US Catholics highlight religious freedom for Independence Day

(Photo: Reuters / Kevin Lamarque)Archbishop Timothy Dolan of New York addresses the United States Conference of Catholic Bishops in Baltimore, Maryland November 14, 2011. REUTERS/Kevin Lamarque

Ahead of U.S. Independence Day celebrations on July 4, American Catholics are engaged in highlighting religious freedom issues faced in the United States and around the world.

The U.S. Conference of Catholic Bishops (USCCB) is sponsoring Fortnight for Freedom, a two-week period of prayer and action to address what they say are challenges to religious liberty.

Activities began on June 21 and will end on Independence Day. This is the second successive year the bishops have held the event.

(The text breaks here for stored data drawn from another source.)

`src/hw/klDiagPkg.sv`:
```
`default_nettype none

package klDiagPkg;

  ////////////////////////////////////////////////////////////
  // Widths
  localparam int DiagW = 7;
  localparam int DataW = 16;
  localparam int OpW = 4;
  localparam int SubW = 3;
  localparam int BurstW = 8;
  localparam int CramAdrW = 11;
  localparam int BurstHalfW = BurstW / 2;
  // CRAM right half takes the extra bit
  localparam int CramRhW = (CramAdrW + 1) / 2;
  localparam int SrcRateW = 4;
  localparam int IllCntW = 8;
  localparam int ClkStateW = 2;

  // Diagnostic word, seen as a function number or as group plus sub-function
  typedef union packed {
    logic [DiagW-1:0] fnNum;
    struct packed {
      logic [DiagW-SubW-1:0] group;
      logic [SubW-1:0] sub;
    } grp;
  } tDiagWord;

  ////////////////////////////////////////////////////////////
  // CLK diagnostic function codes
  localparam logic [DiagW-1:0] FnStopClock   = 7'o000;
  localparam logic [DiagW-1:0] FnStartClock  = 7'o001;
  localparam logic [DiagW-1:0] FnBurst       = 7'o004;
  localparam logic [DiagW-1:0] FnClrReset    = 7'o006;
  localparam logic [DiagW-1:0] FnSetReset    = 7'o007;
  localparam logic [DiagW-1:0] FnLdBurstRh   = 7'o042;
  localparam logic [DiagW-1:0] FnLdBurstLh   = 7'o043;
  localparam logic [DiagW-1:0] FnClrSrcRate  = 7'o044;
  localparam logic [DiagW-1:0] FnLdSrcRate   = 7'o045;
  localparam logic [DiagW-1:0] FnLdCramAdrRh = 7'o051;
  localparam logic [DiagW-1:0] FnLdCramAdrLh = 7'o052;
  localparam logic [DiagW-1:0] FnEnableKl    = 7'o067;
  localparam logic [DiagW-1:0] FnEbusLoad    = 7'o076;

  // Read group and its sub-functions
  localparam logic [DiagW-SubW-1:0] FnReadGroup = 4'o10;
  localparam logic [SubW-1:0] RdStatus = 3'd0;
  localparam logic [SubW-1:0] RdBurst  = 3'd1;
  localparam logic [SubW-1:0] RdCram   = 3'd2;
  localparam logic [SubW-1:0] RdEbus   = 3'd3;
  localparam logic [SubW-1:0] RdIllCnt = 3'd4;

  ////////////////////////////////////////////////////////////
  // Internal operations
  localparam logic [OpW-1:0] OpStop     = 4'd0;
  localparam logic [OpW-1:0] OpStart    = 4'd1;
  localparam logic [OpW-1:0] OpBurst    = 4'd2;
  localparam logic [OpW-1:0] OpRstSet   = 4'd3;
  localparam logic [OpW-1:0] OpRstClr   = 4'd4;
  localparam logic [OpW-1:0] OpLdBurstR = 4'd5;
  localparam logic [OpW-1:0] OpLdBurstL = 4'd6;
  localparam logic [OpW-1:0] OpLdSrc    = 4'd7;
  localparam logic [OpW-1:0] OpLdCramR  = 4'd8;
  localparam logic [OpW-1:0] OpLdCramL  = 4'd9;
  localparam logic [OpW-1:0] OpKlEn     = 4'd10;
  localparam logic [OpW-1:0] OpEbusLd   = 4'd11;
  localparam logic [OpW-1:0] OpRead     = 4'd12;
  localparam logic [OpW-1:0] OpIllegal  = 4'd13;

  // Clock run state
  localparam logic [ClkStateW-1:0] ClkIdle  = 2'd0;
  localparam logic [ClkStateW-1:0] ClkRun   = 2'd1;
  localparam logic [ClkStateW-1:0] ClkBurst = 2'd2;

endpackage

`default_nettype wire

```
`src/hw/clkExecute.sv`:
```
`timescale 1ns/1ps
`default_nettype none

module clkExecute (
  input  wire logic                            top0,
  input  wire logic                            rst,
  input  wire logic                            cmdValid,
  input  wire logic [klDiagPkg::OpW-1:0]       cmdOp,
  input  wire logic [klDiagPkg::DataW-1:0]     cmdData,
  output logic                                 clkEn,
  output logic                                 running,
  output logic                                 bursting,
  output logic [klDiagPkg::BurstW-1:0]         burstCnt,
  output logic                                 eboxReset,
  output logic                                 klEnable,
  output logic [klDiagPkg::SrcRateW-1:0]       srcRate,
  output logic [klDiagPkg::CramAdrW-1:0]       cramDiagAdr,
  output logic [klDiagPkg::DataW-1:0]          ebusReg
);

  localparam int BurstLhW = klDiagPkg::BurstW - klDiagPkg::BurstHalfW;
  localparam int CramLhW = klDiagPkg::CramAdrW - klDiagPkg::CramRhW;

  logic [klDiagPkg::ClkStateW-1:0] clkState;
  // Working copy, so burstCnt stays readable
  logic [klDiagPkg::BurstW-1:0] burstLeft;

  assign running = (clkState == klDiagPkg::ClkRun);
  assign bursting = (clkState == klDiagPkg::ClkBurst);

  // EBOX clock enable, steady in run, counted in burst
  assign clkEn = running | bursting;

  ////////////////////////////////////////////////////////////
  // Clock run/burst FSM
  always_ff @(posedge top0) begin
    if (rst) begin
      clkState <= klDiagPkg::ClkIdle;
      burstLeft <= '0;
    end else begin
      if (clkState == klDiagPkg::ClkBurst) begin
        burstLeft <= burstLeft - 1'b1;
        // Last counted cycle
        if (burstLeft == 1) begin
          clkState <= klDiagPkg::ClkIdle;
        end
      end

      // A new clock command overrides a burst in progress
      if (cmdValid) begin
        case (cmdOp)
          klDiagPkg::OpStop: begin
            clkState <= klDiagPkg::ClkIdle;
          end
          klDiagPkg::OpStart: begin
            clkState <= klDiagPkg::ClkRun;
          end
          klDiagPkg::OpBurst: begin
            burstLeft <= burstCnt;
            if (burstCnt != '0) begin
              clkState <= klDiagPkg::ClkBurst;
            end else begin
              clkState <= klDiagPkg::ClkIdle;
            end
          end
          default: begin
          end
        endcase
      end
    end
  end

  ////////////////////////////////////////////////////////////
  // Reset flag, enables and loadable fields
  always_ff @(posedge top0) begin
    if (rst) begin
      // Machine comes up held in reset
      eboxReset <= 1'b1;
      klEnable <= 1'b0;
      srcRate <= '0;
      burstCnt <= '0;
      cramDiagAdr <= '0;
      ebusReg <= '0;
    end else if (cmdValid) begin
      case (cmdOp)
        klDiagPkg::OpRstSet: begin
          eboxReset <= 1'b1;
        end
        klDiagPkg::OpRstClr: begin
          eboxReset <= 1'b0;
        end
        // Half loads take the low bits of the data word
        klDiagPkg::OpLdBurstR: begin
          burstCnt[klDiagPkg::BurstHalfW-1:0] <= cmdData[klDiagPkg::BurstHalfW-1:0];
        end
        klDiagPkg::OpLdBurstL: begin
          burstCnt[klDiagPkg::BurstW-1:klDiagPkg::BurstHalfW] <= cmdData[BurstLhW-1:0];
        end
        klDiagPkg::OpLdSrc: begin
          srcRate <= cmdData[klDiagPkg::SrcRateW-1:0];
        end
        klDiagPkg::OpLdCramR: begin
          cramDiagAdr[klDiagPkg::CramRhW-1:0] <= cmdData[klDiagPkg::CramRhW-1:0];
        end
        klDiagPkg::OpLdCramL: begin
          cramDiagAdr[klDiagPkg::CramAdrW-1:klDiagPkg::CramRhW] <= cmdData[CramLhW-1:0];
        end
        klDiagPkg::OpKlEn: begin
          klEnable <= 1'b1;
        end
        klDiagPkg::OpEbusLd: begin
          ebusReg <= cmdData;
        end
        // Reads and illegal functions leave state alone
        default: begin
        end
      endcase
    end
  end

endmodule

`default_nettype wire

```
`src/hw/diagDecode.sv`:
```
`timescale 1ns/1ps
`default_nettype none

module diagDecode (
  input  wire logic                          top0,
  input  wire logic                          rst,
  input  wire logic [klDiagPkg::DiagW-1:0]   ds,
  input  wire logic [klDiagPkg::DataW-1:0]   data,
  input  wire logic                          diagStrobe,
  output logic                               cmdValid,
  output logic [klDiagPkg::OpW-1:0]          cmdOp,
  output logic [klDiagPkg::SubW-1:0]         cmdSub,
  output logic [klDiagPkg::DataW-1:0]        cmdData
);

  klDiagPkg::tDiagWord word;
  logic strobeQ;
  logic strobeRise;
  logic [klDiagPkg::OpW-1:0] opNext;
  logic clearData;

  assign word = ds;

  // One action per strobe, only on its low-to-high change
  assign strobeRise = diagStrobe & ~strobeQ;

  ////////////////////////////////////////////////////////////
  // Function number to operation
  always_comb begin
    clearData = 1'b0;
    case (word.fnNum)
      klDiagPkg::FnStopClock:   opNext = klDiagPkg::OpStop;
      klDiagPkg::FnStartClock:  opNext = klDiagPkg::OpStart;
      klDiagPkg::FnBurst:       opNext = klDiagPkg::OpBurst;
      klDiagPkg::FnSetReset:    opNext = klDiagPkg::OpRstSet;
      klDiagPkg::FnClrReset: begin
        opNext = klDiagPkg::OpRstClr;
        clearData = 1'b1;
      end
      klDiagPkg::FnLdBurstRh:   opNext = klDiagPkg::OpLdBurstR;
      klDiagPkg::FnLdBurstLh:   opNext = klDiagPkg::OpLdBurstL;
      klDiagPkg::FnLdSrcRate:   opNext = klDiagPkg::OpLdSrc;
      // Clearing source/rate is a load of zero
      klDiagPkg::FnClrSrcRate: begin
        opNext = klDiagPkg::OpLdSrc;
        clearData = 1'b1;
      end
      klDiagPkg::FnLdCramAdrRh: opNext = klDiagPkg::OpLdCramR;
      klDiagPkg::FnLdCramAdrLh: opNext = klDiagPkg::OpLdCramL;
      klDiagPkg::FnEnableKl:    opNext = klDiagPkg::OpKlEn;
      klDiagPkg::FnEbusLoad:    opNext = klDiagPkg::OpEbusLd;
      default: begin
        // Whole read group goes to the result block, sub picks the word
        if (word.grp.group == klDiagPkg::FnReadGroup) begin
          opNext = klDiagPkg::OpRead;
        end else begin
          opNext = klDiagPkg::OpIllegal;
        end
      end
    endcase
  end

  ////////////////////////////////////////////////////////////
  // Edge detect and command pulse
  always_ff @(posedge top0) begin
    if (rst) begin
      strobeQ <= 1'b0;
      cmdValid <= 1'b0;
    end else begin
      strobeQ <= diagStrobe;
      cmdValid <= strobeRise;
    end
  end

  // Command fields latched on the strobe edge
  always_ff @(posedge top0) begin
    if (strobeRise) begin
      cmdOp <= opNext;
      cmdSub <= word.grp.sub;
      cmdData <= clearData ? '0 : data;
    end
  end

endmodule

`default_nettype wire

```
`src/hw/diagResult.sv`:
```
`timescale 1ns/1ps
`default_nettype none

module diagResult (
  input  wire logic                            top0,
  input  wire logic                            rst,
  input  wire logic                            cmdValid,
  input  wire logic [klDiagPkg::OpW-1:0]       cmdOp,
  input  wire logic [klDiagPkg::SubW-1:0]      cmdSub,
  input  wire logic                            running,
  input  wire logic                            bursting,
  input  wire logic [klDiagPkg::BurstW-1:0]    burstCnt,
  input  wire logic [klDiagPkg::CramAdrW-1:0]  cramDiagAdr,
  input  wire logic [klDiagPkg::DataW-1:0]     ebusReg,
  input  wire logic                            eboxReset,
  input  wire logic                            klEnable,
  output logic [klDiagPkg::DataW-1:0]          rdData,
  output logic                                 rdValid
);

  logic [klDiagPkg::IllCntW-1:0] illCnt;
  logic [klDiagPkg::DataW-1:0] rdWord;
  logic isRead;

  assign isRead = cmdValid && (cmdOp == klDiagPkg::OpRead);

  // Illegal functions, saturating
  always_ff @(posedge top0) begin
    if (rst) begin
      illCnt <= '0;
    end else if (cmdValid && (cmdOp == klDiagPkg::OpIllegal) && (illCnt != '1)) begin
      illCnt <= illCnt + 1'b1;
    end
  end

  ////////////////////////////////////////////////////////////
  // Read-back word, zero-extended
  always_comb begin
    rdWord = '0;
    case (cmdSub)
      klDiagPkg::RdStatus: rdWord[3:0] = {klEnable, eboxReset, bursting, running};
      klDiagPkg::RdBurst:  rdWord[klDiagPkg::BurstW-1:0] = burstCnt;
      klDiagPkg::RdCram:   rdWord[klDiagPkg::CramAdrW-1:0] = cramDiagAdr;
      klDiagPkg::RdEbus:   rdWord = ebusReg;
      klDiagPkg::RdIllCnt: rdWord[klDiagPkg::IllCntW-1:0] = illCnt;
      default:             rdWord = '0;
    endcase
  end

  always_ff @(posedge top0) begin
    if (rst) begin
      rdValid <= 1'b0;
      rdData <= '0;
    end else begin
      rdValid <= isRead;
      // Held until the next read
      if (isRead) begin
        rdData <= rdWord;
      end
    end
  end

endmodule

`default_nettype wire

```
`src/hw/klDiagTop.sv`:
```
`timescale 1ns/1ps
`default_nettype none

module klDiagTop (
  input  wire logic                            top0,
  input  wire logic                            rst,
  input  wire logic [klDiagPkg::DiagW-1:0]     ds,
  input  wire logic [klDiagPkg::DataW-1:0]     data,
  input  wire logic                            diagStrobe,
  output logic                                 clkEn,
  output logic                                 eboxReset,
  output logic                                 klEnable,
  output logic [klDiagPkg::SrcRateW-1:0]       srcRate,
  output logic [klDiagPkg::CramAdrW-1:0]       cramDiagAdr,
  output logic [klDiagPkg::DataW-1:0]          rdData,
  output logic                                 rdValid
);

  // Decoded command
  logic cmdValid;
  logic [klDiagPkg::OpW-1:0] cmdOp;
  logic [klDiagPkg::SubW-1:0] cmdSub;
  logic [klDiagPkg::DataW-1:0] cmdData;

  // Execute state for read-back
  logic running;
  logic bursting;
  logic [klDiagPkg::BurstW-1:0] burstCnt;
  logic [klDiagPkg::DataW-1:0] ebusReg;

  diagDecode decode_i (
    .top0(top0), .rst(rst), .ds(ds), .data(data), .diagStrobe(diagStrobe),
    .cmdValid(cmdValid), .cmdOp(cmdOp), .cmdSub(cmdSub), .cmdData(cmdData)
  );

  clkExecute execute_i (
    .top0(top0), .rst(rst), .cmdValid(cmdValid), .cmdOp(cmdOp), .cmdData(cmdData),
    .clkEn(clkEn), .running(running), .bursting(bursting), .burstCnt(burstCnt),
    .eboxReset(eboxReset), .klEnable(klEnable), .srcRate(srcRate),
    .cramDiagAdr(cramDiagAdr), .ebusReg(ebusReg)
  );

  diagResult result_i (
    .top0(top0), .rst(rst), .cmdValid(cmdValid), .cmdOp(cmdOp), .cmdSub(cmdSub),
    .running(running), .bursting(bursting), .burstCnt(burstCnt),
    .cramDiagAdr(cramDiagAdr), .ebusReg(ebusReg), .eboxReset(eboxReset),
    .klEnable(klEnable), .rdData(rdData), .rdValid(rdValid)
  );

endmodule

`default_nettype wire

```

Of particular concern to the Catholic leaders is an August 1 deadline issued by the federal government for employers, including religious organizations, to comply with a mandate to provide heath insurance coverage for contraception.

Many religious groups, not just Catholics, have voiced objections to the mandate, issued by the U.S. Department of Health and Human Services (HHS).

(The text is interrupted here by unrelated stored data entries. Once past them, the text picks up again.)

===== config.mk =====
export PLATFORM = sky130hd
export DESIGN_NAME = instr_decode
export DESIGN_NICKNAME = d
export VERILOG_FILES = /design/src/common/decode_pkg.sv /design/src/source/mem_op_decode.sv /design/src/source/alu_op_decode.sv /design/src/source/branch_decode.sv /design/src/source/decode_stage.sv /design/src/source/instr_decode.sv
export SDC_FILE = /design/constraint.sdc
export NUM_CORES = 1
export LEC_CHECK = 0
export BUFFER_PORTS_ARGS = -buffer_cell sky130_fd_sc_hd__buf_2
export CAP_MARGIN = 10
export CORE_UTILIZATION = 30
export CTS_CLUSTER_DIAMETER = 120
export DETAILED_ROUTE_END_ITERATION = 8
export PLACE_DENSITY = 0.53
export SLEW_MARGIN = 20
export SYNTH_ARGS = -nofsm -noshare
export SYNTH_HDL_FRONTEND = slang
export SYNTH_SLANG_ARGS = --single-unit

===== constraint.sdc =====
create_clock -name clk -period 1.4 [get_ports clk]
set_clock_uncertainty 0.05 [all_clocks]
set_input_delay 0.14 -clock clk [delete_from_list [all_inputs] [get_ports clk]]
set_output_delay 0.14 -clock clk [all_outputs]
set_load 0.01 [all_outputs]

Churches and religious orders will not have to comply, but it is less clear what the requirements will be for faith-based organizations such as hospitals, schools and soup kitchens, the Catholic News Agency reported.

The administration of U.S. President Barack Obama has finalized an "accommodation" to organizations which are not strictly houses of worship, but critics complain that these groups will still be facilitating the coverage.

Cardinal Timothy Dolan of New York referred to the lines of a poem associated with the Statue of Liberty in discussing the reasons for Fortnight for Freedom in his blog on June 20.

Emma Lazarus' lines say "give me your tired, your poor, your huddled masses yearning to breathe free."

Dolan said, "In recent years it has become a bit more difficult to 'breathe free' as deeply as we would like. The atmosphere is not so clear and mild anymore. Our liberty - like clean air - isn't something we can take for granted.

"These 14 days are meant to raise awareness and to encourage action on a number of current challenges to religious liberty."

In addition to the HHS mandate, which Dolan said would cause believers to violate their consciences the cardinal listed other areas of concern.

They include Supreme Court rulings concerning the definition of marriage and legislation that would expand abortion rights and assisted suicide.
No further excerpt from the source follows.